Fig. 3.

Mitotic defects upon loss of Clasp2 in non-transformed mouse keratinocytes. (A) FISH analysis for chromosomes (ch)11 and 12. Arrowhead indicates a suprabasal polyploid cell. Scale bar: 10 μm. (B) Percentage of polyploid mouse keratinocytes. (C) Scramble and Clasp2KD mouse keratinocytes cell cycle profiles. (D) Percentage of apoptotic cells (n=20 images per condition). (E) Staining of γ-tubulin in scramble and Clasp2KD mouse keratinocytes.

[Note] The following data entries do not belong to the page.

`config.mk`:
```
export PLATFORM = sky130hd
export DESIGN_NAME = logic_unit_arbiter
export DESIGN_NICKNAME = d
export VERILOG_FILES = /design/src/rtl/logic_unit_arbiter.sv
export SDC_FILE = /design/constraint.sdc
export NUM_CORES = 1
export LEC_CHECK = 0
export CORE_UTILIZATION = 45
export DETAILED_ROUTE_END_ITERATION = 8
export MAX_ROUTING_LAYER = met4
export PLACE_DENSITY_LB_ADDON = 0.25
export SLEW_MARGIN = 10
export SYNTH_ARGS = -nofsm -noshare
export SYNTH_HDL_FRONTEND = slang
export SYNTH_SLANG_ARGS = --single-unit
```
`constraint.sdc`:
```
create_clock -name clock -period 3.42 [get_ports clock]
set_input_delay 0.684 -clock clock [delete_from_list [all_inputs] [get_ports clock]]
set_output_delay 0.684 -clock clock [all_outputs]
set_load 0.03 [all_outputs]
```
`src/rtl/logic_unit_arbiter.sv`:
```
// Two-port round-robin arbiter in front of one shared 32-bit bitwise logic unit.
// Each port gets a registered one-deep response slot with valid/ready handshaking.
module logic_unit_arbiter #(
  parameter int WIDTH = 32,
  parameter int CNT_W = 16
) (
  input  logic             clock,
  input  logic             reset_n,
  input  logic             a_req_valid,
  output logic             a_req_ready,
  input  logic [1:0]       a_op,
  input  logic [WIDTH-1:0] a_x,
  input  logic [WIDTH-1:0] a_y,
  output logic             a_rsp_valid,
  input  logic             a_rsp_ready,
  output logic [WIDTH-1:0] a_rsp_data,
  input  logic             b_req_valid,
  output logic             b_req_ready,
  input  logic [1:0]       b_op,
  input  logic [WIDTH-1:0] b_x,
  input  logic [WIDTH-1:0] b_y,
  output logic             b_rsp_valid,
  input  logic             b_rsp_ready,
  output logic [WIDTH-1:0] b_rsp_data,
  output logic             last_grant,
  output logic [CNT_W-1:0] contention_cnt
);

  localparam logic [CNT_W-1:0] CNT_MAX = {CNT_W{1'b1}};

  function automatic logic [WIDTH-1:0] logic_fn(input logic [1:0] op,
                                                input logic [WIDTH-1:0] x,
                                                input logic [WIDTH-1:0] y);
    logic [WIDTH-1:0] r;
    case (op)
      2'b00:   r = x & y;
      2'b01:   r = x | y;
      2'b10:   r = x ^ y;
      default: r = ~(x | y);
    endcase
    return r;
  endfunction

  function automatic logic [CNT_W-1:0] sat_inc(input logic [CNT_W-1:0] c);
    return (c == CNT_MAX) ? c : c + 1'b1;
  endfunction

  logic             elig_a, elig_b;
  logic             grant_a, grant_b;
  logic [1:0]       sel_op;
  logic [WIDTH-1:0] sel_x, sel_y, result;

  // A slot being drained this cycle can accept a new result at the same edge.
  assign elig_a  = a_req_valid & (~a_rsp_valid | a_rsp_ready);
  assign elig_b  = b_req_valid & (~b_rsp_valid | b_rsp_ready);
  assign grant_a = elig_a & (~elig_b | last_grant);
  assign grant_b = elig_b & (~elig_a | ~last_grant);

  assign a_req_ready = grant_a;
  assign b_req_ready = grant_b;

  assign sel_op = grant_b ? b_op : a_op;
  assign sel_x  = grant_b ? b_x  : a_x;
  assign sel_y  = grant_b ? b_y  : a_y;
  assign result = logic_fn(sel_op, sel_x, sel_y);

  always_ff @(posedge clock or negedge reset_n) begin
    if (!reset_n) begin
      a_rsp_valid    <= 1'b0;
      a_rsp_data     <= '0;
      b_rsp_valid    <= 1'b0;
      b_rsp_data     <= '0;
      last_grant     <= 1'b1;
      contention_cnt <= '0;
    end else begin
      if (grant_a) begin
        a_rsp_valid <= 1'b1;
        a_rsp_data  <= result;
      end else if (a_rsp_ready) begin
        a_rsp_valid <= 1'b0;
      end
      if (grant_b) begin
        b_rsp_valid <= 1'b1;
        b_rsp_data  <= result;
      end else if (b_rsp_ready) begin
        b_rsp_valid <= 1'b0;
      end
      if (grant_a)
        last_grant <= 1'b0;
      else if (grant_b)
        last_grant <= 1'b1;
      if (elig_a & elig_b)
        contention_cnt <= sat_inc(contention_cnt);
    end
  end

endmodule
```
==> flow_summary_export.csv <==
group,metric,value,unit
outcome,run_status,"finished, final reports clean",
worst_setup_path,crit_path_required_time,2740,ps
power,p_comb_share,51.6,%
floorplan,core_region_area,15400,um2
worst_setup_path,cp_slowest_cell,"clkdlybuf4s50_1",
worst_setup_path,critical_path.max_fanout,4,
power,clock_network_fraction_of_total_power,20.1,%
synth,synthDistinctLibCells,39,
synth,seq_cells_post_synth,83,
power,seq_power_share,28.3,%
timing,worstMarginPinSlew,920,ps
synth,postSynthCellCount,909,
worst_setup_path,cp.arrival,2420,ps
layout,fillCellCount,1330,
cts,cts.repair_timing.setup_buffer_count,0,
place,postPlaceCellArea,9610,um2
cts,root_buffer,"clkbuf_16",
worst_setup_path,critical_path_sink_type,"primary output",
worst_setup_path,timing.rr.end,"a_rsp_data[0]$_DFFE_PN0P_",
layout,final-instance-count-excl-fill,1319,
synth,syn_area,7160,um2
power,power.leakage,0.00455,uW
global_route,track_usage,26.9,%
detailed_routing,dr.first_iter.drc_count,418,
layout,layout.cells.most_common_list,"clkdlybuf4s50_1, nand2_1, dfrtp_1, inv_1, nor2_1",
power,worst_ir_drop_vdd,0.000297,V
worst_setup_path,worst_r2r_startpoint,"b_rsp_valid$_DFFE_PN0P_",
job,maxCapViolCount,0,
worst_setup_path,ff2ff_setup_slack,920,ps
timing,grt_setup_unrepaired,"false",
timing,setup_viol_count_final,0,
layout,layout_commonest_cell,"clkdlybuf4s50_1",
cts,post_cts_resize_count,0,
timing,final_min_period_over_clock_period,90.8,%
cts,clk_latency,350,ps
layout,post_route_cells_drive_above_1_share,5.51,%
worst_setup_path,number_of_buffer_and_inverter_instances_along_the_worst_setup_path,3,
layout,design.final.nets,1306,
detailed_routing,avgViaCountPerCell,5.31,
timing,post-route-min-period,3100,ps
worst_setup_path,critical_path.startpoint,"a_rsp_ready",
global_route,global_route_wire_length_before_repair,33700,um
power,netSwitchingFraction,41.8,%
synth,mappedNetlistNets,1112,
layout,num_antenna_cells,0,
timing,worst_case_headroom_to_the_max_slew_limit,38.6,%
power,switching_power,2260,uW
timing,timing_hold_violations_final,0,
cts,ctsHtreeMaxLevel,3,
floorplan,die_height,128,um
global_route,antenna_found_initial,0,
place,placed_cells,1303,
floorplan,start_util,46.6,%
layout,area_growth,38.8,%
cts,numClockSinks,83,
synth,synth_sequential_area_ratio,29.0,%
detailed_routing,detail_route.wirelength,20900,um
synth,yosysWarningCount,0,
worst_setup_path,critical_path_depth,6,
place,io_buffers,222,
worst_setup_path,criticalPathCategory,"in2out",
place,dp.final_hpwl,15200,um
layout,finalInstanceArea,9940,um2
worst_setup_path,critical_path.cell_chain,"clkdlybuf4s50_1 > nand2b_4 > nand2_1 > o21bai_2 > inv_2 > clkdlybuf4s50_1",
timing,max_freq,322,MHz
floorplan,std_cell_rows,45,
detailed_routing,antenna_violating_nets_post_route,0,
floorplan,dieArea,16400,um2
detailed_routing,vias_after_detailed_routing,7006,
floorplan,die_w,128,um
worst_setup_path,reg2regPathDepth,12,
worst_setup_path,timing.critical_path.from_type,"input port",
timing,clock_skew,8.85,ps
floorplan,design.portCount,223,
timing,setup_slack,315,ps
min_path,timing.hold.worst.class,"in2async",
global_route,grt_pass1_vias,6726,
cts,tritoncts,"yes",
global_route,maximum_number_of_pins_on_one_net_before_global_route_repair,85,
worst_setup_path,crit_end,"a_req_ready",
detailed_routing,wire_per_inst,15.9,um
cts,cts_clk_pin_slew_worst_paths,60,ps
timing,timing_max_transition_violations_final,0,
place,placement.setup.worst_slack,161,ps
cts,cts.path.max_buffers,2,
global_route,grt_remaining_overflow,0,
power,power_report.internal_total,3140,uW
worst_setup_path,crit_top_cell,"clkdlybuf4s50_1",
detailed_routing,remaining_routing_drc_violations,0,
cts,cts_hold_buffers,0,
worst_setup_path,cp_slowest_stage_delay,710,ps
synth,postSynthAreaPerCell,7.87,um2
detailed_routing,drt_pre_antenna_iters,5,
worst_setup_path,timing.critical_path.max_delay_family,"buffers and inverters",
power,power.density,544,nW/um2
place,globalplace.congestion,0.844,
timing,setup_total_negative_slack,0,ps
cts,cts_inserted_buffers,9,
--- src/rtl/bin2bcd_if.sv ---
// bin2bcd_if: valid/ready operand and result channels of the binary-to-BCD converter
interface bin2bcd_if #(parameter int WIDTH = 8, parameter int DIGITS = 3);
  localparam int NDW = $clog2(DIGITS + 1);
  logic in_valid;
  logic in_ready;
  logic [WIDTH-1:0] in_data;
  logic out_valid;
  logic out_ready;
  logic [4*DIGITS-1:0] out_bcd;
  logic [NDW-1:0] out_ndigits;
  logic busy;
  modport master(output in_valid, in_data, out_ready, input in_ready, out_valid, out_bcd, out_ndigits, busy);
  modport slave(input in_valid, in_data, out_ready, output in_ready, out_valid, out_bcd, out_ndigits, busy);
endinterface

--- src/rtl/bin2bcd_seq.sv ---
// bin2bcd_seq: iterative double-dabble binary-to-BCD converter, one input bit per clock
module bin2bcd_seq #(
  parameter int WIDTH = 8,
  parameter int DIGITS = 3
) (
  input logic clk,
  input logic rst_n,
  bin2bcd_if.slave bus
);
  localparam int CNTW = $clog2(WIDTH + 1);
  localparam int NDW = $clog2(DIGITS + 1);
  localparam int SW = 4 * DIGITS;
  function automatic longint unsigned pow10(input int n);
    longint unsigned r = 1;
    for (int i = 0; i < n; i++) r = r * 10;
    return r;
  endfunction
  if (WIDTH < 2 || WIDTH > 32) begin : g_bad_width
    $error("bin2bcd_seq: WIDTH must be 2..32");
  end
  if (pow10(DIGITS) <= (64'd1 << WIDTH) - 64'd1) begin : g_bad_digits
    $error("bin2bcd_seq: DIGITS too small to hold 2**WIDTH-1");
  end
  typedef enum logic [1:0] {IDLE, CONV, DONE} state_t;
  state_t state, state_n;
  logic [WIDTH-1:0] sh, sh_n;
  logic [SW-1:0] scr, scr_n, adj, bcd;
  logic [CNTW-1:0] cnt;
  logic [NDW-1:0] nd, nd_n;
  logic unused_top;
  // top scratch bit never survives the shift when DIGITS is large enough
  assign unused_top = adj[SW-1];
  always_comb begin
    for (int i = 0; i < DIGITS; i++) adj[4*i+:4] = scr[4*i+:4] >= 4'd5 ? scr[4*i+:4] + 4'd3 : scr[4*i+:4];
    {scr_n, sh_n} = {adj[SW-2:0], sh, 1'b0};
    nd_n = NDW'(1);
    for (int i = 0; i < DIGITS; i++) if (scr_n[4*i+:4] != 4'd0) nd_n = NDW'(i + 1);
  end
  always_comb begin
    state_n = state;
    case (state)
      IDLE: state_n = bus.in_valid ? CONV : IDLE;
      CONV: state_n = cnt == CNTW'(1) ? DONE : CONV;
      DONE: state_n = bus.out_ready ? IDLE : DONE;
      default: state_n = IDLE;
    endcase
  end
  always_ff @(posedge clk or negedge rst_n) begin
    if (!rst_n) begin
      state <= IDLE;
      sh <= '0;
      scr <= '0;
      cnt <= '0;
      bcd <= '0;
      nd <= NDW'(1);
    end else begin
      state <= state_n;
      if (state == IDLE) begin
        sh <= bus.in_data;
        scr <= '0;
        cnt <= CNTW'(WIDTH);
      end else if (state == CONV) begin
        sh <= sh_n;
        scr <= scr_n;
        cnt <= cnt - CNTW'(1);
        if (cnt == CNTW'(1)) begin
          bcd <= scr_n;
          nd <= nd_n;
        end
      end
    end
  end
  assign bus.in_ready = state == IDLE;
  assign bus.out_valid = state == DONE;
  assign bus.busy = state != IDLE;
  assign bus.out_bcd = bcd;
  assign bus.out_ndigits = nd;
endmodule

--- src/flat_wrapper.sv ---
// flat-port wrapper written by rule: the top's interface ports become plain ports
module bin2bcd_seq_flat 
#(
  parameter int WIDTH = 8,
  parameter int DIGITS = 3
)
  (clk, rst_n, bus_in_valid, bus_in_data, bus_out_ready, bus_in_ready, bus_out_valid, bus_out_bcd, bus_out_ndigits, bus_busy);
  bin2bcd_if #(.WIDTH(WIDTH), .DIGITS(DIGITS)) bus_i ();
  input logic clk;
  input logic rst_n;
  input wire logic [$bits(bus_i.in_valid)-1:0] bus_in_valid;
  input wire logic [$bits(bus_i.in_data)-1:0] bus_in_data;
  input wire logic [$bits(bus_i.out_ready)-1:0] bus_out_ready;
  output wire logic [$bits(bus_i.in_ready)-1:0] bus_in_ready;
  output wire logic [$bits(bus_i.out_valid)-1:0] bus_out_valid;
  output wire logic [$bits(bus_i.out_bcd)-1:0] bus_out_bcd;
  output wire logic [$bits(bus_i.out_ndigits)-1:0] bus_out_ndigits;
  output wire logic [$bits(bus_i.busy)-1:0] bus_busy;
  assign bus_i.in_valid = bus_in_valid;
  assign bus_i.in_data = bus_in_data;
  assign bus_i.out_ready = bus_out_ready;
  assign bus_in_ready = bus_i.in_ready;
  assign bus_out_valid = bus_i.out_valid;
  assign bus_out_bcd = bus_i.out_bcd;
  assign bus_out_ndigits = bus_i.out_ndigits;
  assign bus_busy = bus_i.busy;
  bin2bcd_seq #(.WIDTH(WIDTH), .DIGITS(DIGITS)) u_core (.clk(clk), .rst_n(rst_n), .bus(bus_i));
endmodule
--- config.mk ---
export PLATFORM = sky130hd
export DESIGN_NAME = bin2bcd_seq_flat
export DESIGN_NICKNAME = d
export VERILOG_FILES = /design/src/rtl/bin2bcd_if.sv /design/src/rtl/bin2bcd_seq.sv /design/src/flat_wrapper.sv
export SDC_FILE = /design/constraint.sdc
export NUM_CORES = 1
export LEC_CHECK = 0
export ABC_CLOCK_PERIOD_IN_PS = 3300
export BUFFER_PORTS_ARGS = -buffer_cell sky130_fd_sc_hd__buf_4
export CAP_MARGIN = 5
export CORE_MARGIN = 2
export CORE_UTILIZATION = 50
export CTS_CLUSTER_DIAMETER = 30
export DETAILED_ROUTE_END_ITERATION = 8
export MAX_ROUTING_LAYER = met4
export PLACE_DENSITY_LB_ADDON = 0.05
export SLEW_MARGIN = 40
export SYNTH_ARGS = -nofsm -noshare
export SYNTH_HDL_FRONTEND = slang
export SYNTH_SLANG_ARGS = --single-unit
--- constraint.sdc ---
create_clock -name clk -period 3.3 [get_ports clk]
set_clock_uncertainty 0.2 [all_clocks]
set_input_delay 0.495 -clock clk [delete_from_list [all_inputs] [get_ports clk]]
set_output_delay 0.495 -clock clk [all_outputs]
set_load 0.01 [all_outputs]
# == Word level (Yosys, flattened, before mapping) ==
# Index checks and enable logic that the tools add are counted.
# word_totals
word_cells,38
reg_bits,40
out_inout_bits,17
inputBits,12
# op_classes
n_mux,15
reduce_logical,6
n_addsub,4
eq_ne,3
bitwise,1
order_cmp,3
# op_table
operator,n
$mux 12,2
$mux 4,4
$mux 8,2
$ge 4x3->1 const B,3
$add 4x2->4 const B,2
$mux 2,4
$reduce_bool 4->1,2
$pmux 2 s3,1
$eq 4x1->1 const B,1
$reduce_bool 2->1,2
$sub 4x1->4 const B,1
$add 3x2->3 const B,1
$mux 3,1
$reduce_and 3->1,1
$eq 2x1->1 const B,1
$eq 2x2->1 const B,1
$logic_not 2->1,1
$mux 1,1
$not 1->1,1

# == Depth between registers and ports, before layout ==
# Gate-level depths: netlist of run 1.
# logic_depth
depth_word,5
mapped_depth,7
depth_no_buf,7

# == Worst setup path after synthesis of run 1 ==
# Ideal clock, no wire load.
# synth_path
kind,register -> register
startpoint,reg u_core.scr[4]
endpoint,reg u_core.nd[1] (netlist: u_core.bus.out_ndigits[1])
setup_time_ns,0.142
path_slack_ns,1.558
period_less_slack_ns,1.742
path_stages_with_launch,8
n_path_buf,0
t_arrival_ns,1.399
t_required_ns,2.958
cell_sequence,dfrtp_1 inv_1 ha_1 nand2b_1 a21oi_4 mux2i_1 and3_1 a41oi_2
# synth_via
elab_chain_cells,5
elab_cells_between_ends,7
classes_between,1 x add/sub; 1 x order compare; 3 x mux; 2 x reduce/logical
# synth_rtl
item,line_no,rtl
"start, declared",bin2bcd_seq.sv:27,"logic [SW-1:0] scr, scr_n, adj, bcd;"
"start signal, assigned",bin2bcd_seq.sv:64,scr <= scr_n;
$add 4x2->4 / $ge 4x3->1 (equally long branches),bin2bcd_seq.sv:34,for (int i = 0; i < DIGITS; i++) adj[4*i+:4] = scr[4*i+:4] >= 4'd5 ? scr[4*i+:4] + 4'd3 : scr[4*i+:4];
$mux 4 *,bin2bcd_seq.sv:34,
$reduce_bool 4->1,bin2bcd_seq.sv:37,for (int i = 0; i < DIGITS; i++) if (scr_n[4*i+:4] != 4'd0) nd_n = NDW'(i + 1);
$mux 2,bin2bcd_seq.sv:37,
$mux 2 *,bin2bcd_seq.sv:37,
"end signal, assigned",bin2bcd_seq.sv:68,nd <= nd_n;
"end, declared",bin2bcd_seq.sv:29,"logic [NDW-1:0] nd, nd_n;"
# Mark *: on every way between the ends. The rest lies on a longest branch, timed or not.
# A chain may end at the register's enable or synchronous reset.

# == Worst setup path in the final report of run 1 ==
# layout_path
startpoint,reg u_core.state[1]
endpoint,out bus_busy
# layout_via
elab_chain_cells,1
# layout_rtl
item,line_no,rtl
"start, declared",bin2bcd_seq.sv:25,"state_t state, state_n;"
"start signal, assigned",bin2bcd_seq.sv:57,state <= state_n;
$reduce_bool 2->1,bin2bcd_seq.sv:75,assign bus.busy = state != IDLE;
"end, declared",flat_wrapper.sv:18,output wire logic [$bits(bus_i.busy)-1:0] bus_busy;
# No other way between the ends.
`src/rtl/lgn_pkg.sv`:
```
// Shared constants and state encoding for the logic-gate-network classifier and its UART host.
package lgn_pkg;

    localparam int INPUT_BITS     = 400;
    localparam int CLASSES        = 10;
    localparam int BITS_PER_VALUE = 7;

    localparam int INPUT_BYTES = INPUT_BITS / 8;
    localparam int OUTPUT_BITS = CLASSES * BITS_PER_VALUE;
    localparam int CLASS_IDX_W = (CLASSES > 1) ? $clog2(CLASSES) : 1;

    typedef enum logic [2:0] {
        ST_IDLE    = 3'd0,
        ST_SEND    = 3'd1,
        ST_WAIT_TX = 3'd2,
        ST_RECV    = 3'd3,
        ST_DONE    = 3'd4
    } lgn_state_e;

endpackage

```
`src/rtl/lgn_argmax_acc.sv`:
```
// Running argmax over a stream of class scores; ties keep the lowest index.
module lgn_argmax_acc
    import lgn_pkg::*;
#(
    parameter int BITS_PER_VALUE = lgn_pkg::BITS_PER_VALUE,
    parameter int IDX_W          = lgn_pkg::CLASS_IDX_W
) (
    input  logic                      clk,
    input  logic                      rst_n,
    input  logic                      clr,
    input  logic                      upd,
    input  logic [IDX_W-1:0]          idx,
    input  logic [BITS_PER_VALUE-1:0] value,
    output logic [IDX_W-1:0]          best_class,
    output logic [BITS_PER_VALUE-1:0] best_score
);

    logic [IDX_W-1:0]          best_class_q, best_class_d;
    logic [BITS_PER_VALUE-1:0] best_score_q, best_score_d;

    // Slot 0 always seeds the accumulator so stale values from a prior run never win.
    always_comb begin
        best_class_d = best_class_q;
        best_score_d = best_score_q;
        if (clr) begin
            best_class_d = {IDX_W{1'b0}};
            best_score_d = {BITS_PER_VALUE{1'b0}};
        end else if (upd && ((idx == {IDX_W{1'b0}}) || (value > best_score_q))) begin
            best_class_d = idx;
            best_score_d = value;
        end else begin
            best_class_d = best_class_q;
            best_score_d = best_score_q;
        end
    end

    // Best-so-far registers.
    always_ff @(posedge clk or negedge rst_n) begin
        if (!rst_n) begin
            best_class_q <= {IDX_W{1'b0}};
            best_score_q <= {BITS_PER_VALUE{1'b0}};
        end else begin
            best_class_q <= best_class_d;
            best_score_q <= best_score_d;
        end
    end

    assign best_class = best_class_q;
    assign best_score = best_score_q;

endmodule

```
`src/rtl/lgn_uart_host.sv`:
```
// UART host for the classifier: streams one frame out byte by byte, then gathers and ranks the scores.
module lgn_uart_host
    import lgn_pkg::*;
#(
    parameter int INPUT_BITS     = lgn_pkg::INPUT_BITS,
    parameter int CLASSES        = lgn_pkg::CLASSES,
    parameter int BITS_PER_VALUE = lgn_pkg::BITS_PER_VALUE,
    parameter int TIMEOUT_CYCLES = 1000000,
    localparam int IDX_W = (CLASSES > 1) ? $clog2(CLASSES) : 1,
    localparam int OUT_W = CLASSES * BITS_PER_VALUE
) (
    input  logic                      clk,
    input  logic                      rst_n,
    input  logic                      start,
    input  logic [INPUT_BITS-1:0]     frame,
    output logic                      busy,
    output logic                      done,
    output logic                      timeout,
    output logic                      pad_err,
    output logic [OUT_W-1:0]          scores,
    output logic [IDX_W-1:0]          best_class,
    output logic [BITS_PER_VALUE-1:0] best_score,
    output logic [7:0]                tx_byte,
    output logic                      tx_dv,
    input  logic                      tx_active,
    input  logic                      tx_done,
    input  logic [7:0]                rx_byte,
    input  logic                      rx_dv
);

    localparam int NBYTES = INPUT_BITS / 8;
    localparam int BC_W   = $clog2(NBYTES + 1);
    localparam int TMO_W  = $clog2(TIMEOUT_CYCLES + 1);
    localparam logic [BC_W-1:0]  LAST_BYTE  = BC_W'(NBYTES - 1);
    localparam logic [IDX_W-1:0] LAST_CLASS = IDX_W'(CLASSES - 1);
    localparam logic [TMO_W-1:0] TMO_LAST   = TMO_W'(TIMEOUT_CYCLES - 1);
    localparam logic [7:0]       PAD_MASK   = 8'(~((16'd1 << BITS_PER_VALUE) - 16'd1));

    lgn_state_e              state_q, state_d;
    logic [INPUT_BITS-1:0]   frame_q, frame_d;
    logic [BC_W-1:0]         byte_cnt_q, byte_cnt_d;
    logic [IDX_W-1:0]        class_cnt_q, class_cnt_d;
    logic [TMO_W-1:0]        tmo_cnt_q, tmo_cnt_d;
    logic [OUT_W-1:0]        scores_q, scores_d;
    logic                    busy_q, busy_d;
    logic                    done_q, done_d;
    logic                    timeout_q, timeout_d;
    logic                    pad_err_q, pad_err_d;
    logic [7:0]              tx_byte_q, tx_byte_d;
    logic                    tx_dv_q, tx_dv_d;
    logic                    acc_clr_s, acc_upd_s;
    logic [BITS_PER_VALUE-1:0] rx_val_s;

    assign rx_val_s = rx_byte[BITS_PER_VALUE-1:0];

    // Protocol sequencer: next state, datapath updates and strobes.
    always_comb begin
        state_d     = state_q;
        frame_d     = frame_q;
        byte_cnt_d  = byte_cnt_q;
        class_cnt_d = class_cnt_q;
        tmo_cnt_d   = tmo_cnt_q;
        scores_d    = scores_q;
        busy_d      = busy_q;
        done_d      = 1'b0;
        timeout_d   = timeout_q;
        pad_err_d   = pad_err_q;
        tx_byte_d   = tx_byte_q;
        tx_dv_d     = 1'b0;
        acc_clr_s   = 1'b0;
        acc_upd_s   = 1'b0;
        case (state_q)
            ST_IDLE: begin
                if (start) begin
                    frame_d    = frame;
                    byte_cnt_d = {BC_W{1'b0}};
                    scores_d   = {OUT_W{1'b0}};
                    pad_err_d  = 1'b0;
                    timeout_d  = 1'b0;
                    busy_d     = 1'b1;
                    acc_clr_s  = 1'b1;
                    state_d    = ST_SEND;
                end else begin
                    state_d = ST_IDLE;
                end
            end
            ST_SEND: begin
                if (!tx_active) begin
                    tx_byte_d  = frame_q[7:0];
                    tx_dv_d    = 1'b1;
                    frame_d    = frame_q >> 4'd8;
                    byte_cnt_d = byte_cnt_q + BC_W'(1);
                    // The final byte's completion is irrelevant: the responder only answers after it.
                    if (byte_cnt_q == LAST_BYTE) begin
                        class_cnt_d = {IDX_W{1'b0}};
                        tmo_cnt_d   = {TMO_W{1'b0}};
                        state_d     = ST_RECV;
                    end else begin
                        state_d = ST_WAIT_TX;
                    end
                end else begin
                    state_d = ST_SEND;
                end
            end
            ST_WAIT_TX: begin
                if (tx_done) begin
                    state_d = ST_SEND;
                end else begin
                    state_d = ST_WAIT_TX;
                end
            end
            ST_RECV: begin
                if (rx_dv) begin
                    acc_upd_s = 1'b1;
                    tmo_cnt_d = {TMO_W{1'b0}};
                    for (int c = 0; c < CLASSES; c++) begin
                        scores_d[c*BITS_PER_VALUE +: BITS_PER_VALUE] =
                            (class_cnt_q == IDX_W'(c)) ? rx_val_s
                                                       : scores_q[c*BITS_PER_VALUE +: BITS_PER_VALUE];
                    end
                    if ((rx_byte & PAD_MASK) != 8'h00) begin
                        pad_err_d = 1'b1;
                    end else begin
                        pad_err_d = pad_err_q;
                    end
                    if (class_cnt_q == LAST_CLASS) begin
                        done_d  = 1'b1;
                        busy_d  = 1'b0;
                        state_d = ST_DONE;
                    end else begin
                        class_cnt_d = class_cnt_q + IDX_W'(1);
                    end
                end else if (tmo_cnt_q == TMO_LAST) begin
                    timeout_d = 1'b1;
                    done_d    = 1'b1;
                    busy_d    = 1'b0;
                    state_d   = ST_DONE;
                end else begin
                    tmo_cnt_d = tmo_cnt_q + TMO_W'(1);
                end
            end
            ST_DONE: begin
                state_d = ST_IDLE;
            end
            default: begin
                state_d = ST_IDLE;
                busy_d  = 1'b0;
            end
        endcase
    end

    // State and datapath registers.
    always_ff @(posedge clk or negedge rst_n) begin
        if (!rst_n) begin
            state_q     <= ST_IDLE;
            frame_q     <= {INPUT_BITS{1'b0}};
            byte_cnt_q  <= {BC_W{1'b0}};
            class_cnt_q <= {IDX_W{1'b0}};
            tmo_cnt_q   <= {TMO_W{1'b0}};
            scores_q    <= {OUT_W{1'b0}};
            busy_q      <= 1'b0;
            done_q      <= 1'b0;
            timeout_q   <= 1'b0;
            pad_err_q   <= 1'b0;
            tx_byte_q   <= 8'h00;
            tx_dv_q     <= 1'b0;
        end else begin
            state_q     <= state_d;
            frame_q     <= frame_d;
            byte_cnt_q  <= byte_cnt_d;
            class_cnt_q <= class_cnt_d;
            tmo_cnt_q   <= tmo_cnt_d;
            scores_q    <= scores_d;
            busy_q      <= busy_d;
            done_q      <= done_d;
            timeout_q   <= timeout_d;
            pad_err_q   <= pad_err_d;
            tx_byte_q   <= tx_byte_d;
            tx_dv_q     <= tx_dv_d;
        end
    end

    lgn_argmax_acc #(
        .BITS_PER_VALUE (BITS_PER_VALUE),
        .IDX_W          (IDX_W)
    ) u_argmax (
        .clk        (clk),
        .rst_n      (rst_n),
        .clr        (acc_clr_s),
        .upd        (acc_upd_s),
        .idx        (class_cnt_q),
        .value      (rx_val_s),
        .best_class (best_class),
        .best_score (best_score)
    );

    assign busy    = busy_q;
    assign done    = done_q;
    assign timeout = timeout_q;
    assign pad_err = pad_err_q;
    assign scores  = scores_q;
    assign tx_byte = tx_byte_q;
    assign tx_dv   = tx_dv_q;

endmodule

```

Scale bars: 5 μm. (F) Quantification of centrosome number (n=193 scramble and 107 Clasp2KD cells). (G) Dividing scramble and Clasp2KD mouse keratinocytes were stained for pericentrin and α-tubulin. Scale bars: 10 μm. (H,I) Quantification of cells with the indicated spindle morphologies and the time spent in mitosis from cell rounding to completion of cytokinesis (n=68 scramble and 56 Clasp2KD cells). (J) Time-lapse images of H2B–GFP-expressing scramble and Clasp2KD mouse keratinocytes. The time after the initiation of DNA condesation is indicated. Arrowheads indicate lagging chromosomes. Scale bars: 10 μm. Data are presented as mean±s.e.m. (B,D). *P<0.04, **P<0.004, ***P=0.0001, ****P<0.0001; ns, non-significant; (B) two-tailed Student's t-test, (D) Mann–Whitney U test, (F, H, I) Fisher's exact test;. n=2 independent experiments per panel.